→ What to produce:
Produce as output only the lines below starting at the line with "-- sequential cells" and continuing through the line with "endpoints found under the hold margin,0,0", each one exactly as written.

::: Supplied data :::

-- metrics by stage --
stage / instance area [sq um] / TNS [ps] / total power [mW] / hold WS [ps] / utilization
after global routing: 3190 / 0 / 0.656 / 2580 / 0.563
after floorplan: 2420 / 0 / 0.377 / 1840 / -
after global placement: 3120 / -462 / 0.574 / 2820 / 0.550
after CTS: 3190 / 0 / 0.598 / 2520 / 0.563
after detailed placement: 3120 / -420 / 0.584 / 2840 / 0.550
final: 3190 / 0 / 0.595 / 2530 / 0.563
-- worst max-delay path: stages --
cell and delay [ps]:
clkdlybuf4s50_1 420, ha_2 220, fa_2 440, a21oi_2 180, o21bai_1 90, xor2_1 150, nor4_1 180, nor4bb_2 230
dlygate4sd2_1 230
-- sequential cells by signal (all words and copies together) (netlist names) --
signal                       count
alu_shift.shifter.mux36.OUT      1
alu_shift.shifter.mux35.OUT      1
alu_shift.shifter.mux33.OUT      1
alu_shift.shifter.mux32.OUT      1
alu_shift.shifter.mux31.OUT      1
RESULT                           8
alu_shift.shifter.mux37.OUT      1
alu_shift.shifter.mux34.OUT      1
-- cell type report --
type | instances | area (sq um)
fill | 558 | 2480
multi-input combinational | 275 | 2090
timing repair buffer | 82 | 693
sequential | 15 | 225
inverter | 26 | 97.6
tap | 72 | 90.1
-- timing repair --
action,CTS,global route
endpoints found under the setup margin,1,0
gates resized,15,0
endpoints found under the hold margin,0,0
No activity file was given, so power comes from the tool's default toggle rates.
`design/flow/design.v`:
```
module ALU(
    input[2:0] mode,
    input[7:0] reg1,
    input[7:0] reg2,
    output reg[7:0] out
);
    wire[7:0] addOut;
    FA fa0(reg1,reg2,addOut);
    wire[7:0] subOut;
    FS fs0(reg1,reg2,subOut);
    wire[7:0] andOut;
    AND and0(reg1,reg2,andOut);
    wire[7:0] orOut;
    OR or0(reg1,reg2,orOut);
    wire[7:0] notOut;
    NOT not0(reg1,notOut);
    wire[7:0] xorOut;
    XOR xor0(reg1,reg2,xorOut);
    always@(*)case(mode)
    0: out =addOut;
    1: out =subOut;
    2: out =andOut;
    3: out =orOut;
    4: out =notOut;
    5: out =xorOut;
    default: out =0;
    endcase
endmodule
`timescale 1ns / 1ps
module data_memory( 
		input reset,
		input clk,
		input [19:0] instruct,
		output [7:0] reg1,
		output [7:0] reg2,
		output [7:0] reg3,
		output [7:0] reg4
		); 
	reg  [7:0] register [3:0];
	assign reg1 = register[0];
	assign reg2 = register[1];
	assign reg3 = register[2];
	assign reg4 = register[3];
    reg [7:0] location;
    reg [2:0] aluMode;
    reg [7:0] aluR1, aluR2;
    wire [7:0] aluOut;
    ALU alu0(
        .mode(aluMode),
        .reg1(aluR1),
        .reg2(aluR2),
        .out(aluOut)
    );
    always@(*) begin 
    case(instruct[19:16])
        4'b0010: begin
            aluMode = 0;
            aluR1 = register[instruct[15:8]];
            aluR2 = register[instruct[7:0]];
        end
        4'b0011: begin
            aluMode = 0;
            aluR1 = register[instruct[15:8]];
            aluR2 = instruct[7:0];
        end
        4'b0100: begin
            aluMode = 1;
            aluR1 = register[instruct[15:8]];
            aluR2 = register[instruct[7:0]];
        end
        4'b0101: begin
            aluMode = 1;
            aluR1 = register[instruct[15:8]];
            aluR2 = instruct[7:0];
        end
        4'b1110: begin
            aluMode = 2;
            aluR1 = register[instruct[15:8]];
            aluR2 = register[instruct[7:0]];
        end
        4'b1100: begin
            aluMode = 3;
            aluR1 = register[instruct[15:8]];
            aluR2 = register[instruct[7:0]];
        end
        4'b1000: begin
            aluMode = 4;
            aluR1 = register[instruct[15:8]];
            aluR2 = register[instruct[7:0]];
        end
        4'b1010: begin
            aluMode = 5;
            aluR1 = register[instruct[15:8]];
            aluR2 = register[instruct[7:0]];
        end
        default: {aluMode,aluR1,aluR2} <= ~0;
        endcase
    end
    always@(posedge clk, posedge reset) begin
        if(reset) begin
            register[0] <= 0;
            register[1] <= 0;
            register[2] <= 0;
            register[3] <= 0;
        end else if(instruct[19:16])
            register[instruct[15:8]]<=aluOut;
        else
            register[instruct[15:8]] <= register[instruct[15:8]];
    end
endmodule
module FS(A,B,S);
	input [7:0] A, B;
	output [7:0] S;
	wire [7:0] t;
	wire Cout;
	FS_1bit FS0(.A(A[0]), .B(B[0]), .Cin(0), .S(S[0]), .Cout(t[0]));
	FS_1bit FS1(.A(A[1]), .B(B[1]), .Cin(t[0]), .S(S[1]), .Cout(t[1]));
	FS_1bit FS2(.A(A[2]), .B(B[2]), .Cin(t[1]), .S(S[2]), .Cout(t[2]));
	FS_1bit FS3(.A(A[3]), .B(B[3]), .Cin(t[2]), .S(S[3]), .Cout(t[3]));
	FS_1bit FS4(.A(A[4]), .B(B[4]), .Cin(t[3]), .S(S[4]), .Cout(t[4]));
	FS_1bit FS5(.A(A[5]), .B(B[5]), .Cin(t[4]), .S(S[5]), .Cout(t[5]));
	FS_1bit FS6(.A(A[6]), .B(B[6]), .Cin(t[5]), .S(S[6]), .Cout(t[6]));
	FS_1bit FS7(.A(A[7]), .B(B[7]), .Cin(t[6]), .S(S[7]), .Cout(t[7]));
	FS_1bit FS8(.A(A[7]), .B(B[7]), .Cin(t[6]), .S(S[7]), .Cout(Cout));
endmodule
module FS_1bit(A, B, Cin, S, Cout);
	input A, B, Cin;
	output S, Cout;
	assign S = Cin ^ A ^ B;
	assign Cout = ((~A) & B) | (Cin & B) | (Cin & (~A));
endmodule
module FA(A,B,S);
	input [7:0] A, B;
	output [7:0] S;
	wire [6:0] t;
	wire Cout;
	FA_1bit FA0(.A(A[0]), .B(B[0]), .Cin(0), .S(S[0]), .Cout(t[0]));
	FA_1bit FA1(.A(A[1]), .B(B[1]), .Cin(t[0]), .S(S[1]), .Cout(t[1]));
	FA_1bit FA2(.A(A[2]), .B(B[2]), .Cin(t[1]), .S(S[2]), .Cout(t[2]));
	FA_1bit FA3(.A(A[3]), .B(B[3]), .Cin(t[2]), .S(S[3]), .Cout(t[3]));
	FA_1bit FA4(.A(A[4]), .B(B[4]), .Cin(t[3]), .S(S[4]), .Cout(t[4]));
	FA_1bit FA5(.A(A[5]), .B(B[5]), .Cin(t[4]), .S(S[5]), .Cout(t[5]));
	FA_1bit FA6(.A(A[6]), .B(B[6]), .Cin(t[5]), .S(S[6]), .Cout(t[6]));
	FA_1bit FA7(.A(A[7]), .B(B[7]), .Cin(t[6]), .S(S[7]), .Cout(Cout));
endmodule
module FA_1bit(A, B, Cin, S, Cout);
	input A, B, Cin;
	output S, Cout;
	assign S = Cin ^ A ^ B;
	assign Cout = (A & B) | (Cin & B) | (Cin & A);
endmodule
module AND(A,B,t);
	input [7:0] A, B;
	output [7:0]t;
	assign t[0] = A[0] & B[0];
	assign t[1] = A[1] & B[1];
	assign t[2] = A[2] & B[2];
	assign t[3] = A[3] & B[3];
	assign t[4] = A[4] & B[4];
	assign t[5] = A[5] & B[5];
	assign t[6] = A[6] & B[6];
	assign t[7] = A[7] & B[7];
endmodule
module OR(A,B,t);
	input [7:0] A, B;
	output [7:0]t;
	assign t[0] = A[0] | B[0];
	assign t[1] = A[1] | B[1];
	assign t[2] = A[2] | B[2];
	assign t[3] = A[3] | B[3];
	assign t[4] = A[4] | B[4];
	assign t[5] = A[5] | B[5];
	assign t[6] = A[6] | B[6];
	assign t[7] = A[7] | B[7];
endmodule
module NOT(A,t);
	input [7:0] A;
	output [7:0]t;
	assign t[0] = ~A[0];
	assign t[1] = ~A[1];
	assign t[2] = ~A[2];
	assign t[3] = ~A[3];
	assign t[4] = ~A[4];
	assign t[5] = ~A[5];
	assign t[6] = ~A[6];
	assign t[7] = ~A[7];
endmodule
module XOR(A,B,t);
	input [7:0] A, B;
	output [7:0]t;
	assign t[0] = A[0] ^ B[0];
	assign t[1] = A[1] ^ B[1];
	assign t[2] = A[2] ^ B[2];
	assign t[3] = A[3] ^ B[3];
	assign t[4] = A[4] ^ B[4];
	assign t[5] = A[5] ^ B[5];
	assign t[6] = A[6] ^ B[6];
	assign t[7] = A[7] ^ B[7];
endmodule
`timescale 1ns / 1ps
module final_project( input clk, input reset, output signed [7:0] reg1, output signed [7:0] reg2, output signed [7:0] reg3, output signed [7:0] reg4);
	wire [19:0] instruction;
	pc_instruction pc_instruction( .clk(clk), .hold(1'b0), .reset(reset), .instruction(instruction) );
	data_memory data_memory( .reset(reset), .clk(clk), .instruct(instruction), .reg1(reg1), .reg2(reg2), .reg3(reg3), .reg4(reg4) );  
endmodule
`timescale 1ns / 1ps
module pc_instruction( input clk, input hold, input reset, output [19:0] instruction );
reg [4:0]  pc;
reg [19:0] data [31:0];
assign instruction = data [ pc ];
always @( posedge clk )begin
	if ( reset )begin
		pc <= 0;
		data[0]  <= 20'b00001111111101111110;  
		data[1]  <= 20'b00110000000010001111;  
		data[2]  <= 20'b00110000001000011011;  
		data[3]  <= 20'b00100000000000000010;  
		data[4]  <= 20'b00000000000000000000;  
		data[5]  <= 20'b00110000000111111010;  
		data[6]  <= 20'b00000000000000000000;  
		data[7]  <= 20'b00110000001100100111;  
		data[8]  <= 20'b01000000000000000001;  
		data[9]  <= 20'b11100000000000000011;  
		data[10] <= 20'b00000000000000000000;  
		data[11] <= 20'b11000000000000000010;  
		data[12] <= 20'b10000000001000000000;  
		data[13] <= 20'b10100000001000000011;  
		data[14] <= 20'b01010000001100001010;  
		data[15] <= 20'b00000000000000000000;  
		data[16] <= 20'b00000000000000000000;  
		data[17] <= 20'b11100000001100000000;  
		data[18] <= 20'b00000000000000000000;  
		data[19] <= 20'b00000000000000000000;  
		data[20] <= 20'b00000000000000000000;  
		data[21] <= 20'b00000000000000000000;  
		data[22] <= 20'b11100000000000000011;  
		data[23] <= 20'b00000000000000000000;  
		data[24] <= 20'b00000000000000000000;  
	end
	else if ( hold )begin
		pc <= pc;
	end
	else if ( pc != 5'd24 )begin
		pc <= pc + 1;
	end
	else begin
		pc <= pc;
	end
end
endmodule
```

:::

→ Reply:
-- sequential cells by signal (all words and copies together) (netlist names) --
signal                       count
alu_shift.shifter.mux36.OUT      1
alu_shift.shifter.mux35.OUT      1
alu_shift.shifter.mux33.OUT      1
alu_shift.shifter.mux32.OUT      1
alu_shift.shifter.mux31.OUT      1
RESULT                           8
alu_shift.shifter.mux37.OUT      1
alu_shift.shifter.mux34.OUT      1
-- cell type report --
type | instances | area (sq um)
fill | 558 | 2480
multi-input combinational | 275 | 2090
timing repair buffer | 82 | 693
sequential | 15 | 225
inverter | 26 | 97.6
tap | 72 | 90.1
-- timing repair --
action,CTS,global route
endpoints found under the setup margin,1,0
gates resized,15,0
endpoints found under the hold margin,0,0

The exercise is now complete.